En un país de contrastes y paisajes que quitan el aliento, el fotógrafo Antonio Hitcher ha capturado una historia que va más allá de un simple viaje turístico. A través de un relato que fusiona el misticismo ancestral con la aventura moderna, Hitcher nos invita a reconsiderar el significado de viajar y a descubrir un lado de Venezuela que no se encuentra en las guías convencionales.

Semanas atrás, una expedición poco común unió a un grupo de venezolanos con turistas de Hungría, un encuentro que demostró que el idioma universal de la naturaleza no necesita de palabras. Juntos, se aventuraron en el corazón del majestuoso Auyantepuy, un tepuy sagrado que resguarda la memoria de un pasado mítico.
El viaje, que no fue una simple excursión, se convirtió en un rito de contemplación. Fue allí, en el cañón del Río Churún, donde la historia y la naturaleza se fusionaron. Las leyendas del profesor Lino Figueroa sobre Aramari, la gran serpiente mitológica, cobraron vida cuando, en un instante de 12 minutos, un inmenso arcoíris se formó sobre el río, un efímero puente de luz que reveló la belleza y el misterio del Auyantepuy.

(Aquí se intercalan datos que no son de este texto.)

$ cat src/common/rsnr_pkg.sv
package rsnr_pkg;

  // Register word indices and byte addresses (printed offset 0x26 is not a multiple of four)
  // Control shares the status index: writes reach control, reads show status
  localparam logic [7:0]  IDX_STATUS      = 8'h26;
  localparam logic [7:0]  IDX_CONTROL     = 8'h26;
  localparam logic [7:0]  IDX_IRQ_MASK    = 8'h27;
  localparam logic [7:0]  IDX_IRQ_STATUS  = 8'h28;
  localparam logic [7:0]  IDX_TIMER_CFG   = 8'h29;
  localparam logic [9:0]  ADDR_STATUS     = {IDX_STATUS, 2'b00};
  localparam logic [9:0]  ADDR_CONTROL    = {IDX_CONTROL, 2'b00};
  localparam logic [9:0]  ADDR_IRQ_MASK   = {IDX_IRQ_MASK, 2'b00};
  localparam logic [9:0]  ADDR_IRQ_STATUS = {IDX_IRQ_STATUS, 2'b00};
  localparam logic [9:0]  ADDR_TIMER_CFG  = {IDX_TIMER_CFG, 2'b00};

  // Control register field positions
  localparam int CTL_EN_BIT   = 7;
  localparam int CTL_POL_BIT  = 6;
  localparam int CTL_CSEL_BIT = 5;
  localparam int CTL_CNT_LSB  = 0;
  localparam int CNT_W        = 5;

  // Status register field positions
  localparam int STS_LVL_BIT  = 7;
  localparam int STS_POL_BIT  = 6;
  localparam int STS_CSEL_BIT = 5;
  localparam int STS_OVF_BIT  = 4;

  // Timer config register field positions (own register)
  localparam int TCF_RUN_BIT  = 3;
  localparam int TCF_DIV_BIT  = 4;
  localparam int TCF_CK_LSB   = 0;

  // Reset values
  localparam logic [7:0]  CONTROL_RST     = 8'h1F;
  localparam logic [4:0]  CNT_MIN         = 5'h02;
  localparam logic [1:0]  IRQ_MASK_RST    = 2'h0;
  localparam logic [4:0]  TIMER_CFG_RST   = 5'h00;

  // Interrupt event bits
  localparam int IRQ_EDGE_BIT = 0;
  localparam int IRQ_OVF_BIT  = 1;

  // Divider lengths, as log2 of core_clk cycles, and the timer code for the external pin clock
  localparam int DIV_SHORT_LOG2 = 8;
  localparam int DIV_LONG_LOG2  = 9;
  localparam int TC3_EXT_CODE   = 7;

  // Bus transfer type
  localparam logic [1:0]  HTRANS_NONSEQ = 2'h2;

  typedef struct packed {
    logic       enable;
    logic       polarity;
    logic       clk_sel;
    logic [4:0] count;
  } rsnr_ctrl_t;

  // Packed so that div_stage is bit 4 and run is bit 3 of the register
  typedef struct packed {
    logic       div_stage;
    logic       run;
    logic [2:0] clk_code;
  } rsnr_tcfg_t;

endpackage
## src/hdl/pmsr_defs.vh

```
`ifndef PMSR_DEFS_VH
`define PMSR_DEFS_VH

// register offsets
`define PMSR_A_CTRL 4'h0
`define PMSR_A_MODE 4'h1
`define PMSR_A_WAKE_EN 4'h2
`define PMSR_A_SRAM_CFG 4'h3
`define PMSR_A_RET_CFG 4'h4
`define PMSR_A_STATUS 4'h5
`define PMSR_A_MASK 4'h6
`define PMSR_A_INFO 4'h7

// power modes
`define PMSR_M_ACTIVE 2'h0
`define PMSR_M_CORE_GATED 2'h1
`define PMSR_M_HIBERNATE 2'h2
`define PMSR_M_SHUTDOWN 2'h3

// wake enable / status bit positions
`define PMSR_W_EXT0 0
`define PMSR_W_EXT1 1
`define PMSR_W_EXT2 2
`define PMSR_W_SER_RX 3
`define PMSR_W_PRI_RTC 4
`define PMSR_W_SEC_RTC 5

// status extra bits
`define PMSR_S_WOKE 6
`define PMSR_S_PAR_ERR 7

// sram config bits
`define PMSR_C_INSTR_EN 0
`define PMSR_C_CACHE_EN 1
`define PMSR_C_PARITY_EN 2

// retention config bits
`define PMSR_R_INSTR16 0
`define PMSR_R_DATA8 1

// reset values
`define PMSR_RST_WAKE_EN 8'h0F
`define PMSR_RST_SRAM_CFG 8'h01
`define PMSR_RST_RET_CFG 8'h00

// sizes in KB
`define PMSR_BANK_KB 8'h20
`define PMSR_CACHE_KB 8'h04
`define PMSR_RET_STEP_KB 8'h08
`define PMSR_RET_INSTR_KB 8'h10

// power sequencing times, ns
`define PMSR_T_PWR_NS 2000
`define PMSR_T_CLK_NS 500
`define PMSR_CLK_NS 100

`endif

```

## src/hdl/pmsr_sync.v

```verilog
`timescale 1ns/100ps
module pmsr_sync #(
	parameter W = 8
) (
	// clock and reset
	input wire sys_clk_i,
	input wire rst_i,
	// data
	input wire [W-1:0] async_i,
	output wire [W-1:0] sync_o
);

reg [W-1:0] meta_q;
reg [W-1:0] sync_q;

always @(posedge sys_clk_i or posedge rst_i) begin
	if (rst_i) begin
		meta_q <= {W{1'b0}};
		sync_q <= {W{1'b0}};
	end else begin
		meta_q <= async_i;
		sync_q <= meta_q;
	end
end

assign sync_o = sync_q;

endmodule

```

## src/hdl/pmsr_top.v

```verilog
// The register offsets and the address-and-strobe port were decided locally.
`timescale 1ns/100ps
`include "pmsr_defs.vh"
module pmsr_top #(
	parameter PWR_CYC = (`PMSR_T_PWR_NS + `PMSR_CLK_NS - 1) / `PMSR_CLK_NS,
	parameter CLK_CYC = (`PMSR_T_CLK_NS + `PMSR_CLK_NS - 1) / `PMSR_CLK_NS
) (
	// clock and reset
	input wire sys_clk_i,
	input wire rst_i,
	// register port
	input wire [3:0] reg_addr_i,
	input wire [7:0] reg_wdata_i,
	input wire reg_wr_i,
	input wire reg_rd_i,
	output reg [7:0] reg_rdata_o,
	// wake sources, asynchronous
	input wire [2:0] ext_wake_irq_i,
	input wire serial_rx_wake_i,
	input wire primary_rt_counter_i,
	input wire secondary_rt_counter_i,
	// core side
	input wire core_sleep_i,
	input wire sram_parity_err_i,
	output wire core_clk_en_o,
	output wire core_run_o,
	output wire dma_clk_en_o,
	output wire periph_clk_en_o,
	// power gating
	output wire digital_pwr_en_o,
	output wire analog_pwr_en_o,
	output wire logic_retain_o,
	output wire pin_out_hold_o,
	output wire pin_cfg_retain_o,
	output wire pri_rtc_pwr_en_o,
	output wire sec_rtc_pwr_en_o,
	// sram configuration
	output wire [3:0] sram_ret_bank_o,
	output wire [7:0] sram_ret_kb_o,
	output wire [7:0] data_sram_kb_o,
	output wire [7:0] instr_sram_kb_o,
	output wire cache_alloc_o,
	output wire parity_en_o,
	output wire [1:0] sram_wait_o,
	output wire [2:0] access_size_mask_o,
	// current mode and interrupt
	output wire [1:0] mode_o,
	output wire irq_o
);

////////////////////////////////////////////////////////////////
localparam ST_ACTIVE = 3'h0;
localparam ST_CGATED = 3'h1;
localparam ST_DOWN = 3'h2;
localparam ST_SLEEP = 3'h3;
localparam ST_PWR_UP = 3'h4;
localparam ST_CLK_UP = 3'h5;

reg [2:0] st_q, st_d;
reg [1:0] mode_q, mode_d;
reg [1:0] req_mode_q;
reg go_q;
reg [7:0] wake_en_q;
reg [7:0] sram_cfg_q;
reg [7:0] ret_cfg_q;
reg [7:0] status_q;
reg [7:0] mask_q;
reg [15:0] cnt_q, cnt_d;
reg [5:0] wake_prev_q;
wire [5:0] wake_raw;
wire [5:0] wake_s;
wire [5:0] wake_rise;
wire [5:0] wake_allow;
wire wake_hit;
wire par_s;
reg par_prev_q;

// every wake request passes two flops
pmsr_sync #(.W(7)) u_sync (
	.sys_clk_i(sys_clk_i),
	.rst_i(rst_i),
	.async_i({sram_parity_err_i, secondary_rt_counter_i, primary_rt_counter_i,
		serial_rx_wake_i, ext_wake_irq_i}),
	.sync_o({par_s, wake_s})
);

assign wake_raw = wake_s;

// one edge detector per source, so status shows which line woke us from hibernate or shutdown
genvar g;
generate
	for (g = 0; g < 6; g = g + 1) begin : g_rise
		assign wake_rise[g] = wake_s[g] & ~wake_prev_q[g];
	end
endgenerate

// legal wake sources per sleep mode
function [5:0] allowed;
	input [1:0] m;
	begin
		allowed = 6'h00;
		case (m)
			`PMSR_M_HIBERNATE: allowed = 6'h3F;
			// serial and secondary counter are unpowered in shutdown
			`PMSR_M_SHUTDOWN: begin
				allowed[`PMSR_W_EXT0] = 1'b1;
				allowed[`PMSR_W_EXT1] = 1'b1;
				allowed[`PMSR_W_EXT2] = 1'b1;
				allowed[`PMSR_W_PRI_RTC] = 1'b1;
			end
			default: allowed = 6'h00;
		endcase
	end
endfunction

// shutdown: three ext plus primary counter
assign wake_allow = allowed(mode_q) & wake_en_q[5:0];
assign wake_hit = |(wake_raw & wake_allow);

////////////////////////////////////////////////////////////////
// register writes
// register write decode
function wr_hit;
	input we;
	input [3:0] a;
	input [3:0] sel;
	begin
		wr_hit = we && (a == sel);
	end
endfunction

wire wr_ctrl = wr_hit(reg_wr_i, reg_addr_i, `PMSR_A_CTRL);
wire [7:0] ev_set;
reg woke_ev;

assign ev_set = {par_s & ~par_prev_q, woke_ev, wake_rise & wake_allow};

always @(posedge sys_clk_i or posedge rst_i) begin
	if (rst_i) begin
		wake_en_q <= `PMSR_RST_WAKE_EN;
		sram_cfg_q <= `PMSR_RST_SRAM_CFG;
		ret_cfg_q <= `PMSR_RST_RET_CFG;
		mask_q <= 8'h00;
		status_q <= 8'h00;
		req_mode_q <= `PMSR_M_ACTIVE;
		go_q <= 1'b0;
		wake_prev_q <= 6'h00;
		par_prev_q <= 1'b0;
	end else begin
		wake_prev_q <= wake_s;
		par_prev_q <= par_s;
		go_q <= wr_ctrl && reg_wdata_i[0];
		if (wr_ctrl)
			req_mode_q <= reg_wdata_i[2:1];
		if (wr_hit(reg_wr_i, reg_addr_i, `PMSR_A_WAKE_EN))
			wake_en_q <= reg_wdata_i & 8'h3F;
		if (wr_hit(reg_wr_i, reg_addr_i, `PMSR_A_SRAM_CFG) && st_q == ST_ACTIVE)
			sram_cfg_q <= reg_wdata_i & 8'h07;
		if (wr_hit(reg_wr_i, reg_addr_i, `PMSR_A_RET_CFG))
			ret_cfg_q <= reg_wdata_i & 8'h03;
		if (wr_hit(reg_wr_i, reg_addr_i, `PMSR_A_MASK))
			mask_q <= reg_wdata_i;
		// set wins over write-one clear
		if (wr_hit(reg_wr_i, reg_addr_i, `PMSR_A_STATUS))
			status_q <= (status_q & ~reg_wdata_i) | ev_set;
		else
			status_q <= status_q | ev_set;
		if (st_q == ST_DOWN && mode_q == `PMSR_M_SHUTDOWN) begin
			sram_cfg_q <= `PMSR_RST_SRAM_CFG;
			ret_cfg_q <= `PMSR_RST_RET_CFG;
			mask_q <= 8'h00;
		end
	end
end

////////////////////////////////////////////////////////////////
// mode sequencer
always @* begin
	st_d = st_q;
	mode_d = mode_q;
	cnt_d = (cnt_q != 16'h0000) ? cnt_q - 16'h0001 : 16'h0000;
	woke_ev = 1'b0;
	case (st_q)
		ST_ACTIVE: begin
			if (go_q && core_sleep_i) begin
				mode_d = req_mode_q;
				if (req_mode_q == `PMSR_M_CORE_GATED)
					st_d = ST_CGATED;
				else if (req_mode_q != `PMSR_M_ACTIVE) begin
					st_d = ST_DOWN;
					cnt_d = CLK_CYC[15:0];
				end
			end
		end
		// DMA runs, core stalled until wake
		ST_CGATED: begin
			if (|wake_raw) begin
				st_d = ST_ACTIVE;
				mode_d = `PMSR_M_ACTIVE;
			end
		end
		// clocks stop before power is cut
		ST_DOWN: begin
			if (cnt_q == 16'h0000)
				st_d = ST_SLEEP;
		end
		ST_SLEEP: begin
			if (wake_hit) begin
				st_d = ST_PWR_UP;
				cnt_d = PWR_CYC[15:0];
			end
		end
		// power first, then a clock settle wait, then clocks and core together
		ST_PWR_UP: begin
			if (cnt_q == 16'h0000) begin
				st_d = ST_CLK_UP;
				cnt_d = CLK_CYC[15:0];
			end
		end
		ST_CLK_UP: begin
			if (cnt_q == 16'h0000) begin
				st_d = ST_ACTIVE;
				mode_d = `PMSR_M_ACTIVE;
				woke_ev = 1'b1;
			end
		end
		default: begin
			st_d = ST_ACTIVE;
			mode_d = `PMSR_M_ACTIVE;
		end
	endcase
end

always @(posedge sys_clk_i or posedge rst_i) begin
	if (rst_i) begin
		st_q <= ST_ACTIVE;
		mode_q <= `PMSR_M_ACTIVE;
		cnt_q <= 16'h0000;
	end else begin
		st_q <= st_d;
		mode_q <= mode_d;
		cnt_q <= cnt_d;
	end
end

////////////////////////////////////////////////////////////////
// clock and power outputs
wire deep = (mode_q == `PMSR_M_HIBERNATE) || (mode_q == `PMSR_M_SHUTDOWN);
wire pwr_off = (st_q == ST_SLEEP) || (st_q == ST_DOWN && cnt_q == 16'h0000);
wire shut = (mode_q == `PMSR_M_SHUTDOWN);

// core clock gated in core-gated mode
assign core_clk_en_o = (st_q == ST_ACTIVE);
assign core_run_o = (st_q == ST_ACTIVE);
assign dma_clk_en_o = (st_q == ST_ACTIVE) || (st_q == ST_CGATED);
assign periph_clk_en_o = dma_clk_en_o;
assign digital_pwr_en_o = !(deep && pwr_off);
assign analog_pwr_en_o = !(deep && pwr_off);
assign logic_retain_o = deep && !shut && (st_q != ST_ACTIVE);
// pins held in both; config hibernate only
assign pin_out_hold_o = deep && (st_q != ST_ACTIVE) && (st_q != ST_CGATED);
assign pin_cfg_retain_o = pin_out_hold_o && !shut;
assign pri_rtc_pwr_en_o = !(deep && pwr_off) || wake_en_q[`PMSR_W_PRI_RTC];
assign sec_rtc_pwr_en_o = !(deep && pwr_off) ||
	(!shut && wake_en_q[`PMSR_W_SEC_RTC]);

////////////////////////////////////////////////////////////////
// sram configuration
wire instr_en = sram_cfg_q[`PMSR_C_INSTR_EN];
wire cache_en = sram_cfg_q[`PMSR_C_CACHE_EN];
wire [7:0] ret_kb;

// optional instruction 16 KB, data 8 KB
// banks: 0 data fixed, 1 data extra, 2-3 instruction halves
assign sram_ret_bank_o = shut ? 4'h0 : {ret_cfg_q[`PMSR_R_INSTR16],
	ret_cfg_q[`PMSR_R_INSTR16], ret_cfg_q[`PMSR_R_DATA8], 1'b1};
// 8 to 32 KB in 8 KB steps
assign ret_kb = `PMSR_RET_STEP_KB +
	(ret_cfg_q[`PMSR_R_DATA8] ? `PMSR_RET_STEP_KB : 8'h00) +
	(ret_cfg_q[`PMSR_R_INSTR16] ? `PMSR_RET_INSTR_KB : 8'h00);
assign sram_ret_kb_o = shut ? 8'h00 : ret_kb;
// instruction bank maps as data when off
assign data_sram_kb_o = instr_en ? `PMSR_BANK_KB : (`PMSR_BANK_KB + `PMSR_BANK_KB);
// cache takes 4 KB of instruction space
assign instr_sram_kb_o = !instr_en ? 8'h00 :
	(cache_en ? (`PMSR_BANK_KB - `PMSR_CACHE_KB) : `PMSR_BANK_KB);
assign cache_alloc_o = instr_en && cache_en;
// two parity bits per word when set
assign parity_en_o = sram_cfg_q[`PMSR_C_PARITY_EN];
assign sram_wait_o = 2'h0;
assign access_size_mask_o = 3'h7;

assign mode_o = mode_q;
assign irq_o = |(status_q & mask_q);

////////////////////////////////////////////////////////////////
// read port, data one cycle later
always @(posedge sys_clk_i or posedge rst_i) begin
	if (rst_i) begin
		reg_rdata_o <= 8'h00;
	end else if (reg_rd_i) begin
		case (reg_addr_i)
			`PMSR_A_CTRL: reg_rdata_o <= {5'h00, req_mode_q, 1'b0};
			`PMSR_A_MODE: reg_rdata_o <= {3'h0, st_q, mode_q};
			`PMSR_A_WAKE_EN: reg_rdata_o <= wake_en_q;
			`PMSR_A_SRAM_CFG: reg_rdata_o <= sram_cfg_q;
			`PMSR_A_RET_CFG: reg_rdata_o <= ret_cfg_q;
			`PMSR_A_STATUS: reg_rdata_o <= status_q;
			`PMSR_A_MASK: reg_rdata_o <= mask_q;
			`PMSR_A_INFO: reg_rdata_o <= sram_ret_kb_o;
			default: reg_rdata_o <= 8'h00;
		endcase
	end else begin
		reg_rdata_o <= 8'h00;
	end
end

endmodule

```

La travesía continuó por 160 kilómetros de pura magia fluvial, navegando los ríos Churún y Carrao. Cada tramo fue una reconexión con la tierra y sus historias: las de Alexander Laime y el enigmático avistamiento en los años 50, o las de «Jungle Rudy» y los mitológicos tigres Kamicharaik. Este no fue un viaje de ida y vuelta, sino una odisea que, como señala Hitcher, nos recuerda que «la verdadera aventura no se trata de conquistar la naturaleza, sino de conectar con ella».
La experiencia de este grupo de viajeros en el Auyantepuy nos deja una profunda enseñanza sobre el turismo en Venezuela. El país no solo ofrece destinos espectaculares, sino la oportunidad de vivir una aventura auténtica, donde la naturaleza, los mitos y la historia se entrelazan. Es una invitación a los viajeros a no solo visitar un lugar, sino a sumergirse en su esencia, a honrar su herencia y a descubrir que la magia de esta tierra no se toma, sino que se recibe con respeto.